Dataset records:

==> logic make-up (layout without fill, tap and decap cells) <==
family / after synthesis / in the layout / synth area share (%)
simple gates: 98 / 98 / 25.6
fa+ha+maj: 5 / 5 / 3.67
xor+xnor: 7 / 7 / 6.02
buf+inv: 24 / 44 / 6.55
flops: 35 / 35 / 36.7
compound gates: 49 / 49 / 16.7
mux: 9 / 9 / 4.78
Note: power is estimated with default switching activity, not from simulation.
[src/rtl/clk_xfer_tx.sv]
// clk_xfer_tx: 4-phase request/acknowledge transmitter.
// Presents a captured word on o_data, raises o_req after one setup cycle,
// and drops it once the synchronized acknowledge arrives or the wait
// limit expires. The acknowledge comes from another clock domain.
module clk_xfer_tx #(
    parameter int WIDTH   = 8,
    parameter int STAGES  = 3,
    parameter int TIMEOUT = 1023
) (
    input  logic             i_clk,
    input  logic             i_rst_n,
    input  logic [WIDTH-1:0] i_data,
    input  logic             i_valid,
    output logic             o_ready,
    output logic [WIDTH-1:0] o_data,
    output logic             o_req,
    input  logic             i_ack,
    output logic             o_busy,
    output logic             o_err
);

    // Counter wide enough to hold TIMEOUT; a disabled timeout still needs one bit.
    localparam int CW = (TIMEOUT > 0) ? $clog2(TIMEOUT + 1) : 1;
    // The timeout fires on the edge that would bring the counter up to TIMEOUT.
    localparam logic [CW-1:0] CNT_LAST = CW'((TIMEOUT > 0) ? TIMEOUT - 1 : 0);

    typedef enum logic [1:0] {
        IDLE  = 2'd0,
        SETUP = 2'd1,
        REQ   = 2'd2,
        DROP  = 2'd3
    } state_t;

    state_t             state_q, state_d;
    logic [STAGES-1:0]  sync_q;
    logic               ack_s;
    logic               req_q, req_d;
    logic               err_q, err_d;
    logic [WIDTH-1:0]   data_q, data_d;
    logic [CW-1:0]      cnt_q, cnt_d;
    logic               cnt_hit;

    // Acknowledge synchronizer; only the last flop feeds the FSM.
    always_ff @(posedge i_clk or negedge i_rst_n) begin
        if (!i_rst_n) sync_q <= '0;
        else          sync_q <= {sync_q[STAGES-2:0], i_ack};
    end

    assign ack_s   = sync_q[STAGES-1];
    assign cnt_hit = (TIMEOUT != 0) && (cnt_q == CNT_LAST);

    // State, handshake and data registers.
    always_ff @(posedge i_clk or negedge i_rst_n) begin
        if (!i_rst_n) begin
            state_q <= IDLE;
            req_q   <= 1'b0;
            err_q   <= 1'b0;
            data_q  <= '0;
            cnt_q   <= '0;
        end else begin
            state_q <= state_d;
            req_q   <= req_d;
            err_q   <= err_d;
            data_q  <= data_d;
            cnt_q   <= cnt_d;
        end
    end

    // Next-state logic: acknowledge takes precedence over the timeout.
    always_comb begin
        state_d = state_q;
        req_d   = req_q;
        err_d   = err_q;
        data_d  = data_q;
        cnt_d   = cnt_q;
        unique case (state_q)
            IDLE: begin
                if (i_valid) begin
                    data_d  = i_data;
                    err_d   = 1'b0;
                    state_d = SETUP;
                end
            end
            SETUP: begin
                req_d   = 1'b1;
                cnt_d   = '0;
                state_d = REQ;
            end
            REQ: begin
                cnt_d = cnt_q + CW'(1);
                if (ack_s) begin
                    req_d   = 1'b0;
                    state_d = DROP;
                end else if (cnt_hit) begin
                    req_d   = 1'b0;
                    err_d   = 1'b1;
                    state_d = DROP;
                end
            end
            DROP: begin
                if (!ack_s) state_d = IDLE;
            end
            default: state_d = IDLE;
        endcase
    end

    assign o_ready = (state_q == IDLE);
    assign o_busy  = (state_q != IDLE);
    assign o_req   = req_q;
    assign o_err   = err_q;
    assign o_data  = data_q;

endmodule

[config.mk]
export PLATFORM = sky130hd
export DESIGN_NAME = clk_xfer_tx
export DESIGN_NICKNAME = d
export VERILOG_FILES = /design/src/rtl/clk_xfer_tx.sv
export SDC_FILE = /design/constraint.sdc
export NUM_CORES = 1
export LEC_CHECK = 0
export ABC_AREA = 0
export CAP_MARGIN = 20
export CORE_UTILIZATION = 53
export DETAILED_ROUTE_END_ITERATION = 12
export GPL_TIMING_DRIVEN = 0
export PLACE_DENSITY_LB_ADDON = 0.25
export SLEW_MARGIN = 20
export SYNTH_ARGS = -nofsm -noshare
export SYNTH_HDL_FRONTEND = slang
export SYNTH_SLANG_ARGS = --single-unit
[constraint.sdc]
create_clock -name i_clk -period 2.1 [get_ports i_clk]
set_input_delay 0.42 -clock i_clk [delete_from_list [all_inputs] [get_ports i_clk]]
set_output_delay 0.42 -clock i_clk [all_outputs]
set_load 0.02 [all_outputs]
# Yosys cells after proc, flatten, opt, wreduce, memory -nomap -nowiden
# Cells that the tools add are included.
# classes
reduce_logical	8
eq_ne	9
n_addsub	1
mux	13
# ops
operator	n
$pmux 10 s2	1
$add 10x1->10 const B	1
$eq 10x10->1 const B	1
$mux 2	4
$ne 2x2->1 const B	4
$pmux 2 s4	1
$reduce_bool 2->1	3
$mux 1	5
$eq 2x2->1 const B	2
$pmux 1 s2	2
$reduce_and 2->1	2
$reduce_and 4->1	1
$ne 3x3->1 const B	1
$reduce_and 3->1	1
$eq 2x1->1 const B	1
$logic_not 2->1	1
# totals
word_cells	37
out_inout_bits	12
regBits	25

# Depth between registers and ports, before layout
# logic_depth
word_depth	4
ltp_mapped	7
mapped_depth_nobuf	6

# Worst setup path after synthesis
# Ideal clock, no wire load.
# synth_timing
path_kind	reg-to-reg
startpoint	reg state_q[0]
endpoint	reg state_q[1]
n_path_buf	0
setup_time_ns	0.080
path_slack_ns	0.612
path_stages_with_launch	7
required_time_ns	2.020
t_arrival_ns	1.407
path_cell_list	dfrtp_1 > inv_1 > ha_1 > inv_1 > a2bb2oi_1 > o31ai_2 > mux2i_1
# synth_via
elab_chain_len	3
word_cells_on_any_way	9
classes_between	eq/ne: 6; mux: 1; reduce/logical: 2
# synth_lines
element	line_no	source
start: declaration	34	state_t state_q, state_d;
start signal: assignment	61	state_q <= state_d;
$logic_not 2->1 *	-	
named net o_ready	14	output logic o_ready,
$ne 2x2->1 (no source line)	-	
$reduce_and 3->1 (no source line)	-	
# The timed path passes the listed nets; every way through them passes the cells marked *.
# A chain may end at the register's enable or synchronous reset.

# Final worst setup path
# layout_timing
startpoint	reg state_q[0]
endpoint	out o_busy
# layout_via
elab_chain_len	1
# layout_lines
element	line_no	source
$reduce_bool 2->1	108	assign o_busy = (state_q != IDLE);
end: declaration	18	output logic o_busy,
# Every way passes these cells.

==> key figures <==
Die
  – Std-Cell Core Area: 2040 sq um
  – Die width: 49.4 microns
  – # rows: 16
  – Die height: 49.4 microns
  – Initial Util: 58.4%
  – # IOs: 24
  – Die area: 2440 sq um

Setup path
  – R2R setup slack: 0.46 ns
  – CP Max Fanout: 5
  – WS Path Type: reg -> out
  – Reg2Reg Depth: 6
  – RR Endpoint: cnt_q[7]
  – Startpoint types: register
  – Setup crit end kind: primary output
  – Data required, critical path: 1.68 ns
  – R2r startpoint: state_q[1]
  – Critical Path AT: 1.48 ns

Pwr
  – PwrDens: 1260 nW/um^2
  – VDD IR max: 964 uV
  – Power consumption: 1.87 mW
  – Leakage: 0.650 nW

Finish
  – Most common cell after layout, fill and taps aside: dfrtp_1
  – Commonest non-fill, non-tap cells in the layout: dfrtp_1 (25), clkdlybuf4s50_1 (20), mux2_2 (8), nand3_1 (8)
  – Core Util, Final: 72.4%
  – Final Cell Area: 1480 sq um
  – Antenna Cells: 0
  – Fraction of layout cells with a size suffix above 1: 16.2%
  – Area grow syn2layout: 24.0%
  – Fillers: 156
  – Final #Nets: 148

CTS
  – Post-CTS Setup Bufs: 0
  – Root buffer cell: clkbuf_4
  – Register clock-pin slew on the reported worst setup and hold paths: 0.14 ns
  – TritonCTS clock tree: done
  – CTS Buffer Depth: 2
  – Clk sinks: 25
  – H-tree depth: 1
  – Clock Latency Late Sink: 0.32 ns
  – CTS buffer count: 3

Placed design
  – Gpl congestion: 0.827
  – DPL Wire Length: 1680 microns
  – Pre-CTS setup slack: 0.316 ns
  – Input/output buffers: 23
  – Placed instance area: 1460 sq um

STA
  – Skew final: 0.0123 ns
  – PnR worst setup slack: 0.198 ns
  – Worst slew margin: 64.1%
  – # setup viols final: 0
  – Hold Vio Cnt, Final: 0
  – RSZ-0062 raised after global routing: false
  – Final Critical Period: 1.90 ns
  – Post-route clock period utilization: 90.6%
  – Slew Viols, Final: 0
  – Max Clk Rate: 0.526 GHz
  – Slew @ Worst Pin: 0.539 ns
  – Setup TNS: 0 ns

Hold path
  – Hold Path Class: in -> async

Synthesis
  – Distinct cells, synth: 35
  – Post-synth EDFFs: 0
  – Post-synthesis register bit count: 25
  – Post-Syn Area: 1190 sq um
  – Syn Inst Count: 103
  – Async SR Flop Fraction: 100%
  – Net Count, Synth: 120
  – Synth warn: 0
  – Main synth FF type: dfrtp_1
  – Post-Syn Area per Cell: 11.6 sq um
  – Register area share after synthesis: 52.5%

Status
  – Outcome: finished, final reports clean

Global routing
  – Vias in the first global route: 909
  – Grt ovf: 0
  – Gr usage total: 21.2%
  – First-pass GRT wire length: 3960 microns
  – Initial antenna violation count: 0
  – Pin count of the biggest net entering global routing: 26

Flow run
  – Max-cap violations: 0

Route
  – DRC viols: 0
  – Pre-Repair DR Iteration Count: 4
  – Drt total wl: 2230 microns
  – Vias per inst: 5.45
  – DRT antenna net count: 0
  – Wire length per cell: 14.2 microns
  – 1st-iter DRT viols: 20
  – Vias: 855
[area by class of cell]
cell class	instances	area [sq um]	area share [%]
Sequential cell	25	626	42.3
Tap cell	27	33.8	2.28
Buffer	3	22.5	1.52
Inverter	8	30.0	2.03
Clock buffer	3	22.5	1.52
Multi-Input combinational cell	67	514	34.8
Timing Repair Buffer	23	223	15.1
Clock inverter	1	7.51	0.508
[cells in the mapped netlist, drive strengths merged, types with 2 or more instances]
cell	count	area share, %
nor2	4	1.3
nand2	7	2.2
o21ai	5	2.1
xnor2	2	1.5
nand3	9	4.8
inv	7	2.2
dfrtp	25	52
and3	2	1.2
o31ai	2	1.7
buf	2	1.6
a22o	3	2.3
mux2i	4	3.4
nand4	2	1.0
a21oi	3	1.3
ha	5	5.2
nor3	3	2.6
mux2	8	7.6
[metrics by stage]
step	instances	hold slack, ns
after detailed placement	153	0.339
after global placement	153	0.339
final	157	0.0600
after floorplan	103	0.124
after global routing	157	0.100
after CTS	157	0.380
[critical path, stage by stage (launching register included)]
cell	delay (ns)
dfrtp_1	0.41
inv_1	0.10
ha_1	0.25
inv_1	0.08
dlygate4sd2_1	0.32
[report_power, final]
part / leakage, nW / switching (mW) / internal [mW] / total (mW)
clock network: 0.0139 / 0.143 / 0.0727 / 0.216
logic: 0.319 / 0.534 / 0.429 / 0.963
registers: 0.316 / 0.0781 / 0.612 / 0.691
[how the worst max path moves through the flow]
stage | from | endpoint | cells past startpoint
6_report | state_q[0] | o_busy | 4
4_1_cts | state_q[0] | o_busy | 4
2_1_floorplan | state_q[0] | state_q[1] | 6
3_5_place_dp | state_q[1] | o_busy | 4
3_3_place_gp | i_rst_n | sync_q[0] | 1
5_1_grt | state_q[0] | o_busy | 4
[metal layers]
layer  global-route usage, %  vias up  wire [microns]
met2                    39.0       15            1170
met4                    2.86        0               0
met1                    25.3      419             981
met5                       0        -               0
met3                    5.61        0              83
li1                        -      421               -
[state kept, by name, indices dropped and copies added, names as in the netlist]
name / count
state_q: 2
o_err: 1
o_data: 8
cnt_q: 10
o_req: 1
sync_q: 3
[cells by family (layout without fill, tap and decap cells)]
logic type               after synthesis  after routing  share of synthesized area, %
AND/OR/NAND/NOR                       29             29                          14.2
flip-flops                            25             25                          52.5
AO/OA/AOI/OAI                         19             19                          11.3
multiplexers                          12             12                          10.9
buffers and inverters                 11             38                          4.41
adder cells (fa/ha/maj)                5              5                          5.25
XOR/XNOR                               2              2                          1.47
[timing repair]
action                                  4_1_cts  5_1_grt
endpoints found under the setup margin        2        0
resized for setup                             2        0
hold buffers                                  0        0
Note: power is estimated with default switching activity, not from simulation.
==> patch 1 (config.mk and constraints unchanged) <==
Take the reset off `data_q` and load it in a clocked block of its own.
--- a/src/rtl/clk_xfer_tx.sv
+++ b/src/rtl/clk_xfer_tx.sv
@@ -55,15 +55,17 @@
             state_q <= IDLE;
             req_q   <= 1'b0;
             err_q   <= 1'b0;
-            data_q  <= '0;
             cnt_q   <= '0;
         end else begin
             state_q <= state_d;
             req_q   <= req_d;
             err_q   <= err_d;
-            data_q  <= data_d;
             cnt_q   <= cnt_d;
         end
+    end
+
+    always_ff @(posedge i_clk) begin
+        data_q <= data_d;
     end
 
     // Next-state logic: acknowledge takes precedence over the timeout.
Function: changed (a bounded check fails within 4 cycles, from zero or initial values and one cycle with i_rst_n low).
==> patch 1 against the unedited design <==
Die area shrank 5.4%. Setup slack gained 0.012 ns. Count of clock-buffer cells in the layout is the same. Final area shrank 4.2%. Worst hold slack gained 0.31 ns. First-iteration DRC count shrank 55%. Power shrank 20%. Cell count shrank 3.8%. Wire length shrank 11%. Global-route usage shrank 1.6 points. Register-to-register slack lost 0.06 ns. Sequential cell count is the same. Area after synthesis shrank 5.7%. Critical path type unchanged. Largest cell class unchanged. Highest routed layer is now met4.
==> patch 1: results (changes against the unedited design) <==
| Metric | Value |
|---|---|
| FF-to-FF setup slack | `0.40 ns (-0.06 ns)` |
| Sequential cell area share | `47.00% (+4.7 points)` |
| DRT Wirelength | `1989 um (-11%)` |
| Placed cells | `147 (-3.9%)` |
| Diodes inserted | `0 (unchanged)` |
| Complex-gate fraction of the synthesized area | `11.46% (+0.12 points)` |
| PortBufs | `23 (unchanged)` |
| Largest net degree at the start of global routing | `18 (-31%)` |
| Area contributors post-synth | `dfrtp_1 38%, edfxtp_1 21%, ha_1 5.6%, nand3_1 3.1%, nand2_1 3.0%` |
| Pre-antenna DRT Iters | `5 (+1)` |
| Fillers | `151 (-3.2%)` |
| Fraction of area in clock buffers and inverters | `2.120% (+0.090 points)` |
| Met2 GRT Util | `29.73% (-9.3 points)` |
| Multi-input gate count | `62 (-7.5%)` |
| DRT met1 WL | `936 um (-4.6%)` |
| Post_cts resized | `2 (unchanged)` |
| Max VDD drop | `0.0006019 V (-38%)` |
| GR Layer Usage met1 | `27.27% (+2.0 points)` |
| Fin nets | `142 (-4.1%)` |
| Post-synth top cells | `17 x dfrtp_1, 9 x nand2_1, 8 x edfxtp_1, 7 x nand3_1` |
| Cell count after synthesis | `97 (-5.8%)` |
| Worst Hold Class | `reg -> reg` |
| Min cycle time layout | `1.890 ns (-0.01208 ns)` |
| Status | `completed` |
| Post-DR vias/cell | `5.285 (-3.0%)` |
| Multiplexer share of the synthesized area | `2.670% (-8.2 points)` |
| Post-DP HPWL | `1490 um (-11%)` |
| DRT iter0 DRCs | `9 (-55%)` |
| Root Buffer | `clkbuf_4` |
| Post-synth EDFFs | `8 (+8)` |
| RePlAce Congestion | `0.7922 (-4.2%)` |
| Via count | `798 (-6.7%)` |
| Net Switching | `0.0006027 W (-20%)` |
| First-pass GRT wire length | `2980 um (-25%)` |
| Max transition margin | `50.88% (-13 points)` |
| Post-synthesis net count | `114 (-5.0%)` |
| Worst clock skew | `0.003263 ns (-0.009009 ns)` |
| Latest clock arrival within the worst-skew pair | `0.33 ns` |
| Top sig layer | `met4` |
| Synth Area in XOR/XNOR | `1.557% (+0.088 points)` |
| Fraction of area in multi-input gates | `29.51% (-5.3 points)` |
| Synth unique cells | `29 (-17%)` |
| Routed length on met3 | `41 um (-51%)` |
| Sequential cell area fraction in the yosys report | `59.18% (+6.7 points)` |
| Vias in the first global route | `676 (-26%)` |
| Worst hold start | `sync_q[1]$_DFF_PN0_` |
| Share of cells above drive strength 1 | `8.065% (-8.1 points)` |
| Inverters | `7 (-1)` |
| Grt met3 use | `3.396% (-2.2 points)` |
| Final non-clock buffer share | `17.14% (+0.56 points)` |
| Post-Synth Adder-Cell Area | `5.562% (+0.32 points)` |
| Leakage | `0.5958 nW (-8.3%)` |
| All-Layer GR Usage | `19.65% (-1.6 points)` |
| Met2 routed WL | `975 um (-16%)` |
| Async set-reset flop share out of synthesis | `68.00% (-32 points)` |
==> patch 1: changes by cell type after synthesis, sizes merged, moves of 2 or more <==
cell	before	now
a21oi	3	5
dfrtp	25	17
edfxtp	0	8
mux2	8	0
nand2	7	9
nor2	4	6
==> patch 1: power by group through the flow <==
| stage | Clock, W | Sequential (W) | Combinational (W) |
|---|---|---|---|
| after floorplan | 0 | 0.000681 | 0.000387 |
| after global placement | 0 | 0.000640 | 0.000635 |
| after detailed placement | 0 | 0.000646 | 0.000663 |
| after CTS | 0.000229 | 0.000636 | 0.000650 |
| after global routing | 0.000240 | 0.000645 | 0.000714 |
| final | 0.000221 | 0.000636 | 0.000644 |
==> patch 1: through the flow <==
step	setup slack (ns)	instance area (um2)	hold WS [ns]
after floorplan	0.6552	1125	0.1244
after global placement	0.3623	1389	0.3336
after detailed placement	0.3083	1389	0.3448
after CTS	0.1923	1416	0.3767
after global routing	0.1304	1416	0.3799
final	0.2100	1416	0.3730
==> patch 2 (config.mk and constraints unchanged) <==
Made on the original files. The parameter `TIMEOUT` goes from 1023 to 2046.
--- a/src/rtl/clk_xfer_tx.sv
+++ b/src/rtl/clk_xfer_tx.sv
@@ -5,7 +5,7 @@
 module clk_xfer_tx #(
     parameter int WIDTH   = 8,
     parameter int STAGES  = 3,
-    parameter int TIMEOUT = 1023
+    parameter int TIMEOUT = 2046
 ) (
     input  logic             i_clk,
     input  logic             i_rst_n,
Behaviour: same outputs for any inputs over 10 cycles, from zero or initial values and one cycle with i_rst_n low; that may be too few to reach the edited logic, so the function may still have changed.
==> patch 2 against the unedited design <==
Setup slack gained 0.019 ns. Worst hold slack gained 0.31 ns. Area after synthesis grew 1.9%. Largest power group unchanged. Wire length shrank 1.6%. Power grew 3.7%. Sequential cell count grew 1. Via count grew 1.5%. Non-clock buffer count is the same. Final area grew 4.4%.
==> patch 2: results (changes against the unedited design) <==
| Metric | Value |
|---|---|
| FF-to-FF setup slack | `0.36 ns (-0.10 ns)` |
| Post-DR vias/cell | `5.529 (+1.5%)` |
| GR Layer Usage met1 | `26.27% (+0.96 points)` |
| Met2 routed WL | `1175 um (+0.77%)` |
| Leakage | `0.7072 nW (+8.8%)` |
| Area contributors post-synth | `dfrtp_1 54%, mux2_2 7.4%, ha_1 5.1%, xor2_1 2.9%, mux2i_1 2.5%` |
| YS warnings | `0 (unchanged)` |
| Status | `completed` |
| Pre-antenna DRT Iters | `4 (unchanged)` |
| Grt met3 use | `3.704% (-1.9 points)` |
| Dpl ws | `0.3150 ns (-0.0007550 ns)` |
| Slew @ Worst Pin | `0.5086 ns (-0.03047 ns)` |
| RePlAce Congestion | `0.7434 (-10%)` |
| Synth Area in XOR/XNOR | `3.605% (+2.1 points)` |
| Post-CTS Setup Bufs | `0 (unchanged)` |
| Complex-gate fraction of the synthesized area | `7.621% (-3.7 points)` |
| First-pass GRT wire length | `3946 um (-0.35%)` |
| CTS Buf Count | `3 (unchanged)` |
| Root Buffer | `clkbuf_4` |
| Post-synth top cells | `26 x dfrtp_1, 8 x mux2_2, 8 x nor2_1` |
| Post-Synth Adder-Cell Area | `5.149% (-0.097 points)` |
| Max VDD drop | `0.0008063 V (-16%)` |
| Largest net degree at the start of global routing | `18 (-31%)` |
| Largest register FFs | `11 (+1)` |
| Clock buffer depth | `2 (unchanged)` |
| Post-DP HPWL | `1705 um (+1.7%)` |
| Share of cells above drive strength 1 | `16.92% (+0.77 points)` |
| Worst Hold Class | `reg -> reg` |
| Synth unique cells | `31 (-11%)` |
| Clk slew on worst S/H paths | `0.13 ns` |
| Avg WL per Cell | `13.99 um (-1.6%)` |
| Fillers | `140 (-10%)` |
| DRT met1 WL | `959 um (-2.2%)` |
| Vias in the first global route | `933 (+2.6%)` |
| All-Layer GR Usage | `21.18% (-0.064 points)` |
| DRT iter0 DRCs | `16 (-20%)` |
| Met2 GRT Util | `37.84% (-1.2 points)` |
| Sequential cell area fraction in the yosys report | `53.55% (+1.1 points)` |
| Reg with most FFs | `cnt_q` |
| Worst clock skew | `0.001762 ns (-0.01051 ns)` |
| Initial antenna violation count | `0 (unchanged)` |
| Fin nets | `148 (unchanged)` |
| Routed length on met3 | `61 um (-27%)` |
| Multiplexer share of the synthesized area | `9.887% (-1.0 points)` |
| Slowest-stage cell, CP | `dfrtp_1` |
| PortBufs | `23 (unchanged)` |
| Latest clock arrival within the worst-skew pair | `0.31 ns` |
| Worst-path fanout max | `5 (unchanged)` |
| Worst hold start | `sync_q[1]$_DFF_PN0_` |
| Post-synthesis net count | `119 (-0.83%)` |
| Arr. time, crit path | `1.46 ns (-0.02 ns)` |
| Async set-reset flop share out of synthesis | `100.0% (unchanged)` |
patch 2: cell families after synthesis:
logic type / count (synthesis)
flops: 26
compound gates: 14
mux: 11
fa+ha+maj: 5
simple gates: 33
buf+inv: 8
xor+xnor: 5
patch 2: power breakdown:
| group | switching, W | internal (W) | total (W) |
|---|---|---|---|
| Clock | 0.000141 | 0.000193 | 0.000334 |
| Sequential | 0.0000805 | 0.000632 | 0.000712 |
| Combinational | 0.000493 | 0.000398 | 0.000891 |
patch 2: area by class of cell:
type / instances / share of cell area, %
clock inverters: 1 / 1.945
multi-input cells: 68 / 34.52
plain buffers: 2 / 0.5673
well taps: 27 / 2.188
repair buffers: 24 / 15.72
inverters: 6 / 1.459
flip-flops and latches: 26 / 42.14
clock buffers: 3 / 1.459
patch 2: worst max path at each step:
stage / startpoint / to / slack [ns] / cells past startpoint
after floorplan: state_q[0]$_DFFE_PN0P_ / state_q[1]$_DFFE_PN0P_ / 0.62 / 5
after global placement: i_rst_n / o_data[4]$_DFFE_PN0P_ / 0.32 / 1
after detailed placement: state_q[0]$_DFFE_PN0P_ / o_busy / 0.32 / 4
after CTS: state_q[0]$_DFFE_PN0P_ / o_busy / 0.21 / 4
after global routing: state_q[0]$_DFFE_PN0P_ / o_busy / 0.09 / 4
final: state_q[0]$_DFFE_PN0P_ / o_busy / 0.22 / 4
patch 2: metrics by stage:
stage	instances	util (%)	area, um2	hold WS (ns)
after global placement	152	71.72	1479	0.3340
final	157	74.88	1544	0.3711
after floorplan	102	-	1215	0.1244
after global routing	157	74.88	1544	0.3769
after CTS	157	74.88	1544	0.3731
after detailed placement	153	72.45	1494	0.3417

=== Work item ===
Restate verbatim all lines from the start of the data through the line containing "mux: 9 / 9 / 4.78", with both ends kept.

=== Result for this task ===
==> logic make-up (layout without fill, tap and decap cells) <==
family / after synthesis / in the layout / synth area share (%)
simple gates: 98 / 98 / 25.6
fa+ha+maj: 5 / 5 / 3.67
xor+xnor: 7 / 7 / 6.02
buf+inv: 24 / 44 / 6.55
flops: 35 / 35 / 36.7
compound gates: 49 / 49 / 16.7
mux: 9 / 9 / 4.78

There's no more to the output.